Ocean neutral transport: sub-Riemannian geometry and hypoelliptic diffusion

TL;DR

This paper models ocean neutral transport using sub-Riemannian geometry and hypoelliptic diffusion, revealing how water parcels move along neutral planes in a complex, three-dimensional manner with implications for understanding ocean mixing.

Contribution

It introduces a novel geometric and stochastic framework for modeling ocean neutral transport, connecting contact geometry with hypoelliptic diffusion processes.

Findings

Neutral transport is globally three-dimensional despite local two-dimensionality.

The hypoelliptic diffusion model captures the non-confinement of trajectories to neutral surfaces.

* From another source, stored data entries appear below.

From an optimization exercise on the open Yosys and OpenROAD flow, aimed at small area; shortcuts taken in it are not production practice.
Only simulation tests tie the RTL to the original design; equivalence was not proved.
Power and IR drop assume default switching activity.

`flow/flow/run.sh`:
```
#!/bin/bash
# The standard ORFS layout (standard.sh) with these changes:
#  - synthesis maps the logic with an area-oriented ABC script (flow/abc_area.script);
#    everything else in synthesis, the registers included, is as standard;
#  - ports are buffered with sky130_fd_sc_hd__buf_1;
#  - the clock tree uses clkbuf_8 with sinks clustered, and no dummy loads;
#  - one tie cell per polarity.
# make's output goes to standard.log; each ORFS step logs under orfs/logs.
set -euo pipefail
HERE=$(pwd)
{
  echo "proc abc {args} { set i [lsearch \$args -script]; if {\$i >= 0} { lset args [expr {\$i+1}] $HERE/flow/abc_area.script }; yosys abc {*}\$args }"
  cat synth_recipe.tcl
} > synth_recipe_area.tcl
export BUFFER_PORTS_ARGS="-buffer_cell sky130_fd_sc_hd__buf_1"
export CTS_ARGS="-sink_clustering_enable -repair_clock_nets -buf_list sky130_fd_sc_hd__clkbuf_8 -sink_clustering_size 22 -sink_clustering_max_diameter 35 -dont_use_dummy_load"
export SKIP_REPAIR_TIE_FANOUT=1
bash standard.sh SYNTH_SCRIPT=$HERE/synth_recipe_area.tcl finish > standard.log 2>&1
```
`flow/flow/abc_area.script`:
```
strash
dc2
dch -f
amap
topo
dnsize -c
```
`flow/standard.sh`:
```
#!/bin/bash
# synth_recipe.tcl (not shown) runs the flow's synth.tcl, then flattens the netlist and writes it again
# the make line also repeats each setting of config.mk as NAME=value (left out here)
make -C /OpenROAD-flow-scripts/flow DESIGN_CONFIG=/design/flow/config.mk WORK_HOME=/design/flow/orfs CLKGATE_MAP_FILE= SYNTH_SCRIPT=/design/flow/synth_recipe.tcl "${@:-finish}"
```
`flow/config.mk`:
```
export PLATFORM = sky130hd
export DESIGN_NAME = midpoint_ellipse_point_generator_unit
export DESIGN_NICKNAME = midpoint_ellipse_point_generator_unit
export VERILOG_FILES = /design/flow/design.v
export SDC_FILE = /design/flow/constraint.sdc
export NUM_CORES = 4
export LEC_CHECK = 0
export CAP_MARGIN = 20
export CORE_MARGIN = 2
export CORE_UTILIZATION = 60
export PLACE_DENSITY = 0.7
export SLEW_MARGIN = 20
```
`flow/constraint.sdc`:
```
create_clock -name core_clock -period 11.0 [get_ports {clk}]
set_input_delay 2.2000 -clock core_clock [delete_from_list [all_inputs] [get_ports {clk}]]
set_output_delay 2.2000 -clock core_clock [all_outputs]
set_load 0.01 [all_outputs]
```
`flow/design.v`:
```
`timescale 1ns / 1ps
`default_nettype none
package mepg_pkg;
	localparam logic [2:0] S_IDLE  = 3'd0;   
	localparam logic [2:0] S_START = 3'd1;   
	localparam logic [2:0] S_INIT  = 3'd2;   
	localparam logic [2:0] S_RC    = 3'd3;   
	localparam logic [2:0] S_PREP  = 3'd4;   
	localparam logic [2:0] S_PRES  = 3'd5;   
	localparam logic [2:0] S_WADV  = 3'd6;   
	localparam logic [2:0] S_ADV   = 3'd7;   
endpackage
`default_nettype wire
`timescale 1ns / 1ps
`default_nettype none
module mepg_ctrl (
	input  wire         clk,
	input  wire         en,
	input  wire         init,
	input  wire         cin,
	input  wire         ld,
	input  wire         ld_a,
	input  wire         b,
	input  wire         zero,
	output logic        din,
	output logic [12:0] q
);
	logic s;
	mepg_datapath u_add (
		.clk  (clk),
		.init (init),
		.cin  (cin),
		.a    (ld ? ld_a : q[0]),
		.b    (b),
		.s    (s)
	);
	assign din = s & ~zero;
	always_ff @(posedge clk) begin
		if (en) begin
			q <= {din, q[12:1]};
		end
	end
endmodule
`default_nettype wire
`timescale 1ns / 1ps
`default_nettype none
module mepg_datapath (
	input  wire  clk,
	input  wire  init,
	input  wire  cin,
	input  wire  a,
	input  wire  b,
	output logic s
);
	logic cq, ci;
	assign ci = init ? cin : cq;
	assign s  = a ^ b ^ ci;
	always_ff @(posedge clk) begin
		cq <= (a & b) | (a & ci) | (b & ci);
	end
endmodule
`default_nettype wire
`timescale 1ns / 1ps
`default_nettype none
import mepg_pkg::*;
module midpoint_ellipse_point_generator_unit
#(
	parameter int RADIUS_BITS = 10,
	parameter int COORD_BITS  = 12
) (
	input  wire                          clk,
	input  wire                          arst_n,
	input  wire                          psel,
	input  wire                          penable,
	input  wire                          pwrite,
	input  wire  [2:0]                   paddr,
	input  wire  [31:0]                  pwdata,
	output logic [31:0]                  prdata,
	output logic                         pready,
	input  wire                          item_valid,
	output logic                         item_ready,
	input  wire                          item_command,
	input  wire  [RADIUS_BITS-1:0]       item_radius_x,
	input  wire  [RADIUS_BITS-1:0]       item_radius_y,
	input  wire  signed [COORD_BITS-1:0] item_centre_x,
	input  wire  signed [COORD_BITS-1:0] item_centre_y,
	output logic                         result_valid,
	input  wire                          result_ready,
	output logic signed [COORD_BITS:0]   result_right_x,
	output logic signed [COORD_BITS:0]   result_left_x,
	output logic signed [COORD_BITS:0]   result_upper_y,
	output logic signed [COORD_BITS:0]   result_lower_y,
	output logic                         result_lower_valid,
	output logic                         result_visible,
	output logic                         result_done_res
);
	logic       upper_q;
	logic [7:0] skip_q;
	assign pready = 1'b1;
	always_ff @(posedge clk or negedge arst_n) begin
		if (!arst_n) begin
			upper_q <= 1'b0;
			skip_q  <= '0;
		end else if (psel && penable && pwrite) begin
			if (paddr[2]) begin
				skip_q <= pwdata[7:0];
			end else begin
				upper_q <= pwdata[0];
			end
		end
	end
	assign prdata = paddr[2] ? {24'b0, skip_q} : {31'b0, upper_q};
	logic       h;
	logic [4:0] q;
	logic       l20, c39, c0, q11;
	always_ff @(posedge clk or negedge arst_n) begin
		if (!arst_n) begin
			h <= 1'b0;
			q <= 5'd11;
		end else begin
			q <= (q == 5'd19) ? 5'd0 : q + 5'd1;
			h <= h ^ l20;
		end
	end
	assign l20 = (q == 5'd10);                    
	assign q11 = (q == 5'd11);                    
	assign c39 = h & l20;
	assign c0  = ~h & q11;
	logic c32, cge32, cge33;
	assign c32   = h & (q == 5'd3);
	assign cge32 = h & (q >= 5'd3) & (q <= 5'd10);
	assign cge33 = cge32 & ~c32;
	logic ge1, ge2, ge9, ge10, ge11;
	logic w0, w1, w2, w9, w10, w11;    
	logic cge2, clt37, pw, pw0, pwl;
	assign ge9   = (q <= 5'd10);                  
	assign ge10  = ge9 & (q != 5'd0);
	assign ge11  = ge10 & (q != 5'd1);
	assign ge1   = ~q11;
	assign ge2   = ~q11 & (q != 5'd12);
	assign w0    = ~h;
	assign w1    = h ^ ge1;
	assign w2    = h ^ ge2;
	assign w9    = h ^ ge9;
	assign w10   = h ^ ge10;
	assign w11   = h ^ ge11;
	assign cge2  = h | ge2;
	assign clt37 = ~(h & (q >= 5'd8) & ge9);      
	assign pw    = (~h & ge9) | (h & ~ge2);       
	assign pw0   = ~h & (q == 5'd0);
	assign pwl   = h & (q == 5'd12);
	logic       rx_s, ry_s, cx_s, cy_s;
	logic [3:0] p;
	logic       rxm, rym;
	always_comb begin
		rx_s = 1'b0;
		ry_s = 1'b0;
		cx_s = item_centre_x[COORD_BITS-1];
		cy_s = item_centre_y[COORD_BITS-1];
		if (q < 5'd10) begin
			rx_s = item_radius_x[q[3:0]];
			ry_s = item_radius_y[q[3:0]];
		end
		if (q < 5'd11) begin
			cx_s = item_centre_x[q[3:0]];
			cy_s = item_centre_y[q[3:0]];
		end
	end
	assign rxm = (p < 4'd10) ? item_radius_x[p] : 1'b0;
	assign rym = (p < 4'd10) ? item_radius_y[p] : 1'b0;
	logic [2:0] st;
	logic       live, sec;             
	logic       dneg_q, ylt0, sat_q, vis_q, vc_q;
	logic [2:0] m_d;
	logic in_s, in_i, in_r, in_z, in_a;
	logic is_k, is_f, is_r0, is_r1, last_k;
	logic xinc, ydec;
	assign in_s   = (st == S_START);
	assign in_i   = (st == S_INIT);
	assign in_r   = (st == S_RC);
	assign in_z   = (st == S_PREP) & ~live;
	assign in_a   = (st == S_ADV);
	assign is_k   = in_i & ~p[3];                  
	assign is_f   = in_i & p[3];                   
	assign last_k = in_i & (p[3:1] == 3'd3);
	assign is_r0  = in_r & ~p[1];
	assign is_r1  = in_r & p[1];
	assign xinc = ~sec | dneg_q;                   
	assign ydec = sec | ~dneg_q;                   
	logic [19:0] ra, rb;
	logic [39:0] rsx, rsy, rd;
	logic a0, a2, a4, b0, b2, b4, sx2, sx4, sy2, sy4, ak0, ak1, ak2;
	assign a0  = ra[0]  & w0;
	assign a2  = ra[19] & w1;
	assign a4  = ra[18] & w2;
	assign b0  = rb[0]  & w0;
	assign b2  = rb[19] & w1;
	assign b4  = rb[18] & w2;
	assign sx2 = rsx[39] & ~c0 & ~cge33;
	assign sx4 = rsx[38] & cge2 & ~cge33;
	assign sy2 = rsy[39] & ~c0;
	assign sy4 = rsy[38] & cge2;
	assign ak0 = ra[11] & w9;
	assign ak1 = ra[10] & w10;
	assign ak2 = ra[9]  & w11;
	logic x_base, x_op, x_init, x_s;
	assign x_base = in_s ? (ra[1] & ~l20 & (p != 4'd0)) : rsx[0];
	assign x_op   = in_s ? (rxm & rx_s) : ((xinc & b2) | (in_a & c32));    
	assign x_init = in_s ? q11 : c0;
	mepg_datapath u_x (.clk(clk), .init(x_init), .cin(1'b0), .a(x_base), .b(x_op), .s(x_s));
	logic y_base, y_op, y_cin, y_s;
	assign y_base = in_s ? (rb[1] & ~l20 & (p != 4'd0)) : rsy[0];
	assign y_op   = in_s ? (rym & ry_s) : (ydec & ~a2);
	assign y_cin  = ~in_s & ydec;
	mepg_datapath u_y (.clk(clk), .init(x_init), .cin(y_cin), .a(y_base), .b(y_op), .s(y_s));
	logic d_base, o1, o2, o3, i1, i2, i3, s1, s2, s3;
	assign d_base = is_k ? (rd[3] & clt37 & (p[3:1] != 3'd0)) : (is_f ? 1'b0 : rd[0]);
	always_comb begin
		o1 = 1'b0; i1 = 1'b0;
		o2 = 1'b0; i2 = 1'b0;
		o3 = 1'b0; i3 = 1'b0;
		if (in_a) begin
			o1 = xinc ? sx4 : a4;
			o2 = xinc & b4;
			o3 = ydec & sy4;  i3 = ydec;
		end else if (is_r0) begin
			o1 = sx2;         i1 = 1'b1;
			o2 = sy2;         i2 = 1'b1;
			o3 = a0;
		end else if (is_r1) begin
			o1 = a2;
			o2 = b2;          i2 = 1'b1;
			o3 = b0;          i3 = 1'b1;    
		end else if (is_k) begin
			o1 = m_d[0] & ak0;
			o2 = m_d[1] & ak1;
			o3 = m_d[2] & ak2;
		end else if (is_f) begin
			o1 = a0;
			o2 = b4;
			o3 = sy2;         i3 = 1'b1;
		end
	end
	mepg_datapath u_d1 (.clk(clk), .init(c0), .cin(i1), .a(d_base), .b(o1 ^ i1), .s(s1));
	mepg_datapath u_d2 (.clk(clk), .init(c0), .cin(i2), .a(s1),     .b(o2 ^ i2), .s(s2));
	mepg_datapath u_d3 (.clk(clk), .init(c0), .cin(i3 & ~is_r1), .a(s2),     .b(o3 ^ i3), .s(s3));
	logic ra_in, rb_in, rsx_in, rsy_in, rd_in;
	assign ra_in  = in_s ? x_s : ra[0];
	assign rb_in  = in_s ? y_s : rb[0];
	assign rd_in  = (in_a | in_r | in_i) ? s3 : rd[0];
	assign rsx_in = (in_s | is_k) ? 1'b0 :
	                in_a ? x_s : (rsx[0] & ~(in_r & cge32));           
	assign rsy_in = last_k ? (rd[39] & ~c0) :
	                in_a ? y_s : rsy[0];
	always_ff @(posedge clk) begin
		ra  <= {ra_in, ra[19:1]};
		rb  <= {rb_in, rb[19:1]};
		rsx <= {rsx_in, rsx[39:1]};
		rsy <= {rsy_in, rsy[39:1]};
		rd  <= {rd_in, rd[39:1]};
	end
	logic g_s;
	mepg_datapath u_g (.clk(clk), .init(c0), .cin(1'b1), .a(rsx_in & ~cge32), .b(~rsy_in), .s(g_s));
	always_ff @(posedge clk) begin
		if (c39 && (in_a || in_r || in_i)) begin
			dneg_q <= s3;
		end
	end
	logic pos_en, xpos_en, ld;
	logic xr_d, xl_d, yu_d, yl_d, yd_s;
	assign pos_en  = pw & (in_s | in_a | in_z);
	assign xpos_en = pos_en | (pw & is_f);
	assign ld      = in_s;
	always_comb begin
		unique case (p[2:1])
			2'd0:    m_d = result_left_x[2:0];
			2'd1:    m_d = result_left_x[5:3];
			2'd2:    m_d = result_left_x[8:6];
			default: m_d = {2'b0, result_left_x[9]};
		endcase
	end
	mepg_ctrl u_xr (.clk(clk), .en(xpos_en), .init(pw0), .cin(in_a & xinc), .ld(ld), .ld_a(cx_s),
		.b(1'b0), .zero(in_z), .din(xr_d), .q(result_right_x));
	mepg_ctrl u_xl (.clk(clk), .en(xpos_en), .init(pw0), .cin(1'b0), .ld(ld | is_f),
		.ld_a(ld ? ry_s : result_right_x[0]),
		.b(in_a & xinc), .zero(in_z), .din(xl_d), .q(result_left_x));
	mepg_ctrl u_yu (.clk(clk), .en(pos_en), .init(pw0), .cin(1'b0), .ld(ld), .ld_a(cy_s),
		.b(ld ? ry_s : ydec), .zero(in_z), .din(yu_d), .q(result_upper_y));
	mepg_ctrl u_yl (.clk(clk), .en(pos_en), .init(pw0), .cin(ld | ydec), .ld(ld), .ld_a(cy_s),
		.b(ld & ~ry_s), .zero(in_z), .din(yl_d), .q(result_lower_y));
	mepg_datapath u_yd (.clk(clk), .init(pw0), .cin(1'b1), .a(yu_d), .b(~yl_d), .s(yd_s));
	always_ff @(posedge clk) begin
		if (pwl && pos_en) begin
			ylt0 <= yd_s;
		end
	end
	logic take_start;
	assign take_start = in_s & c39 & (p == 4'd9);
	assign item_ready = (st == S_IDLE) ? (c39 & item_command) : take_start;
	always_ff @(posedge clk or negedge arst_n) begin
		if (!arst_n) begin
			st   <= S_IDLE;
			live <= 1'b0;
		end else begin
			unique case (st)
				S_IDLE: begin
					if (c39 && item_valid) begin
						if (!item_command) begin
							st <= S_START;
						end else if (live && !sec && !g_s) begin
							st <= S_RC;                    
						end else begin
							st <= S_PREP;
							if (sec && ylt0) begin
								live <= 1'b0;
							end
						end
					end
				end
				S_START: begin
					if (take_start) begin
						st   <= S_INIT;
						live <= 1'b1;
					end
				end
				S_INIT: begin
					if (c39 && item_valid && !item_command) begin
						st <= S_START;
					end else if (c39 && (p == 4'd9)) begin
						st <= S_IDLE;
					end
				end
				S_RC: begin
					if (c39 && (p == 4'd3)) begin
						st <= S_PREP;
						if (ylt0) begin
							live <= 1'b0;
						end
					end
				end
				S_PREP: begin
					if (c39) begin
						st <= S_PRES;
					end
				end
				S_PRES: begin
					if (result_ready) begin
						st <= live ? S_WADV : S_IDLE;
					end
				end
				S_WADV, S_ADV: begin
					if (c39) begin
						if (item_valid && !item_command) begin
							st <= S_START;
						end else begin
							st <= in_a ? S_IDLE : S_ADV;
						end
					end
				end
				default: begin
					st <= S_IDLE;
				end
			endcase
		end
	end
	always_ff @(posedge clk) begin
		if (take_start) begin
			sec <= 1'b0;
		end else if (in_r && c39 && (p == 4'd3)) begin
			sec <= 1'b1;
		end
	end
	always_ff @(posedge clk) begin
		if (in_s || in_i || in_r) begin
			if (l20) begin
				p <= ((p == 4'd9) || (in_i && h && item_valid && !item_command)) ? 4'd0 : p + 4'd1;
			end
		end else begin
			p <= '0;
		end
	end
	logic sk_s, v_ci, v_co;
	always_comb begin
		unique case (q)
			5'd3:    sk_s = skip_q[0];
			5'd4:    sk_s = skip_q[1];
			5'd5:    sk_s = skip_q[2];
			5'd6:    sk_s = skip_q[3];
			5'd7:    sk_s = skip_q[4];
			5'd8:    sk_s = skip_q[5];
			5'd9:    sk_s = skip_q[6];
			default: sk_s = skip_q[7];
		endcase
	end
	assign v_ci = c32 ? 1'b1 : vc_q;
	assign v_co = (rsx[0] & ~sk_s) | (rsx[0] & v_ci) | (~sk_s & v_ci);
	always_ff @(posedge clk) begin
		vc_q <= v_co;
		if (take_start || (in_r && c39 && (p == 4'd3))) begin
			sat_q <= 1'b0;
		end else if (in_a && c39 && rsx[0] && !x_s) begin
			sat_q <= 1'b1;                         
		end
		if ((st == S_PREP) && c39) begin
			vis_q <= v_co;
		end
	end
	assign result_valid       = (st == S_PRES);
	assign result_done_res    = ~live;
	logic [8:0] n_diff;
	assign n_diff = '0;
	assign result_visible     = live & (sat_q | vis_q);
	assign result_lower_valid = result_visible & ~upper_q;
endmodule
`default_nettype wire
```
==> reports/qor.yml, run 1 <==
cts_resized: 0
synth_edf_count: 55
cts_setup_buffers: 0
area_delta_synth_final_pct: 10.9
worstHoldEndpoint: "rsx[36]$_DFF_P_"
tritoncts: "built"
io_pins: 177
clockRootBuffer: "clkbuf_8"
wl_mm: 17.9
synth.avg_cell_area_sq_um: 12.0
yosys_warnings: 3
die-area_sq_um: 14600
path_buf_inv: 5
fin_crit_sh_pct: 55.6
rows: 42
finalSetupViolCount: 0
cts_buffers: 26
hold_depth: 0
drtAntennaViolNets: 0
dr.pass1.iters: 5
fin_tns_setup_ns: 0
max_freq_mhz: 163
grt_remaining_overflow: 0
track_usage_pct: 24.4
nets: 922
whs_ns: 0.265
max_cap_viol_count: 0
synthesis.area_sq_um: 8210
vias: 5543
antenna_found_initial: 0
clkLatencyLatePin_ns: 0.57
period_minus_slack_ns: 6.12
grt_max_degree: 29
io_buffers: 125
die_w_microns: 121
synthCells: 683
path_delay_family: "simple AND/OR/NAND/NOR gates"
async_flop_share_pct: 7.54
place_hpwl_mm: 12.6
nFillCells: 1006
path_cells: "clkinv_1 > nor2_1 > clkinv_1 > nor4_1 > clkinv_1 > nand2_1 > clkinv_1 > nor2_1 > clkinv_1 > a41oi_1 > nand2b_1 > nand3_1 > nand2_1 > o311ai_0 > a32o_1 > o21ai_0 > fa_1 > fa_1 > fa_1"
synth_cell_types: 50
ir_drop_mv: 0.217
p_clk_share_pct: 20.1
htreeDepth: 1
end_kind: "register"
synthFlopType: "dfxtp_1"
place_congestion: 0.894
wl_met2_mm: 8.19
hold_class: "reg2reg"
r2r_setup_slack_ns: 4.88
critPathMaxStageDelay_ns: 0.62
maxUsedRoutingLayer: "met4"
arrival_ns: 6.32
multi_input_area_sq_um: 2080
path_common_cell: "clkinv_1"
routedWlPerCell_microns: 18.1
synth_fp_nets: 791
die_height_microns: 121
outcome: "complete, no violations"
wl_met3_mm: 1.22
fin_skew_ns: 0.111
seq_power_share_pct: 56.6
drt_iter0_drc: 449
power.total_w: 0.00239
cp.required_ns: 11.20
cts_hold_buf: 0
worst-path-stages: 19
design.core.area_sq_um: 13300
r2r-start: "q[1]$_DFF_PN1_"
p_sw_w: 0.000759
ctsLongestPathBuffers: 3
relSlewSlack_pct: 41.3
critical_path.slowest_cell: "dfstp_2"
clock-sinks: 252
seqCellArea_sq_um: 5690
cp_max_fo: 8
r2r-end: "dneg_q$_DFFE_PP_"
start_util_pct: 61.7
clk_pin_slew_ns: 0.12
synth-seq-cells: 252
yosysSeqAreaShare_pct: 69.4
slew_violations: 0
min_from: "rsx[37]$_DFF_P_"
grt_first_pass_wirelength_mm: 28.0
grt_pass1_vias: 5363
instances_no_fill: 988
intPower_w: 0.00163
p_leak_nw: 3.37
p_comb_share_pct: 23.3
dp_cells: 962
switching_share_pct: 31.8
power_density_nw_per_um2: 263
drive_gt1_share_pct: 4.31
tightest_slew_ns: 0.874
hold_violations: 0
diodes: 0
startpoint_type: "register"
crit_type: "reg2reg"
ff2ff_path_depth: 19
grt_setup_unrepaired: "no"
route.detailed.drc: 0
viasPerCell: 5.61
wl_met1_mm: 7.99
## how the worst max path moves through the flow
stage / endpoint / slack (ns) / startpoint
finish: dneg_q$_DFFE_PP_ / 4.88 / q[1]$_DFF_PN1_
global route: dneg_q$_DFFE_PP_ / 4.32 / q[1]$_DFF_PN1_
CTS: dneg_q$_DFFE_PP_ / 4.84 / q[1]$_DFF_PN1_
detailed placement: rd[39]$_DFF_P_ / 4.84 / q[1]$_DFF_PN1_
global placement: rd[39]$_DFF_P_ / 4.89 / q[1]$_DFF_PN1_
floorplan: st[0]$_DFFE_PN0P_ / 5.77 / item_radius_y[2]
## sequential cells by signal, summed over array words and instances, names as in the netlist, 3 cells and up
register and count:
rsx 40, ra 20, u_xr.q 13, u_xl.q 13, u_yu.q 13, rd 40
skip_q 8, u_yl.q 13, p 4, rsy 40, st 3, q 5
rb 20
## logic make-up (layout without fill, tap and decap cells)
family                   count (synthesis)  after routing  synth area share (%)
other                                    2              2                0.0915
AO/OA/AOI/OAI                          142            142                  12.0
adder cells (fa/ha/maj)                 21             21                  4.12
buffers and inverters                   94            223                  5.44
flip-flops                             252            252                  69.4
AND/OR/NAND/NOR                        172            172                  9.02
## cell usage after synthesis (4+ instances only)
cell type / n / area share, %
nor3_1: 18 / 1.1
dfrtp_1: 16 / 4.9
nand3_1: 16 / 0.98
or2_0: 5 / 0.38
a22o_1: 4 / 0.43
a21oi_1: 23 / 1.4
nand2_1: 38 / 1.7
edfxtp_1: 55 / 20
o21ai_0: 26 / 1.6
o22ai_1: 18 / 1.4
clkinv_1: 69 / 3.2
a211oi_1: 4 / 0.37
buf_4: 25 / 2.3
dfxtp_1: 178 / 43
nor2b_1: 4 / 0.30
o221ai_1: 6 / 0.64
nor4_1: 5 / 0.38
fa_1: 10 / 2.4
nor2_1: 79 / 3.6
a22oi_1: 7 / 0.64
a31oi_1: 11 / 0.84
a222oi_1: 8 / 0.98
ha_1: 11 / 1.7
## cell usage in the layout, fill, tap and decap left out, types with 6 or more instances in the layout
cell type  instances
a21oi_1           22
a222oi_1           8
a22oi_1            7
a31oi_1           10
buf_1            124
clkbuf_8          26
clkinv_1          69
dfrtp_1           16
dfxtp_1          178
edfxtp_1          55
fa_1              10
ha_1              11
nand2_1           38
nand3_1           16
nor2_1            79
nor3_1            18
o21ai_0           26
o221ai_1           6
o22ai_1           18
## area by class of cell
type	instances	area share, %
flip-flops and latches	252	62.6
multi-input cells	337	22.8
repair buffers	128	5.42
clock buffers	26	3.93
inverters	69	2.85
well taps	176	2.42
## power groups by stage
stage               logic, W  registers (W)  clock network, W
floorplan           0.000294        0.00139                 0
global placement    0.000541        0.00136                 0
detailed placement  0.000551        0.00137                 0
CTS                 0.000557        0.00135          0.000495
global route        0.000623        0.00138          0.000524
finish              0.000557        0.00135          0.000480
## stage by stage
stage | util [%] | area (sq um) | worst slack [ns]
global route | 68.5 | 9100 | 4.32
finish | 68.5 | 9100 | 4.88
detailed placement | 65.8 | 8740 | 4.84
floorplan | - | 8210 | 5.77
CTS | 68.4 | 9100 | 4.84
global placement | 65.8 | 8740 | 4.89
## layer usage
layer / vias up / global-route usage [%]
met5: - / 0
met4: 0 / 7.49
met3: 44 / 4.75
met2: 230 / 38.5
met1: 2638 / 34.3
li1: 2631 / -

Monte Carlo simulations estimate the timescale of vertical ocean transport under neutrality constraints.

Abstract

Transport and mixing of tracers in the ocean is thought to be preferentially along neutral planes defined by the potential temperature and salinity fields. This gives rise to a conceptual model of ocean transport in which water parcel trajectories are everywhere neutral, that is, tangent to the neutral planes. Because the distribution of neutral planes is not integrable, neutral transport, while locally two dimensional, is globally three dimensional. We describe this form of transport, building on its connection with contact and sub-Riemannian geometry. We discuss a Lie-bracket interpretation of local dianeutral transport, the quantitative meaning of helicity and the implications of the accessibility theorem. We compute sub-Riemnanian geodesics for climatological neutral planes and put forward the use of the associated Carnot--Carath\'eodory distance as a diagnostic of the strong anisotropy of neutral transport. We propose a stochastic toy model of neutral transport which represents motion along neutral planes by a Brownian motion. The corresponding diffusion process is degenerate and not (strongly) elliptic. The non-integrability of the neutral planes however ensures that the diffusion is hypoelliptic. As a result, trajectories are not confined to surfaces but visit the entire three-dimensional ocean. The short-time behaviour is qualitatively different from that obtained with a non-degenerate highly anisotropic diffusion. We examine both short- and long-time behaviours using Monte Carlo simulations. The simulations provide an estimate for the time scale of ocean vertical transport implied by the constraint of neutrality.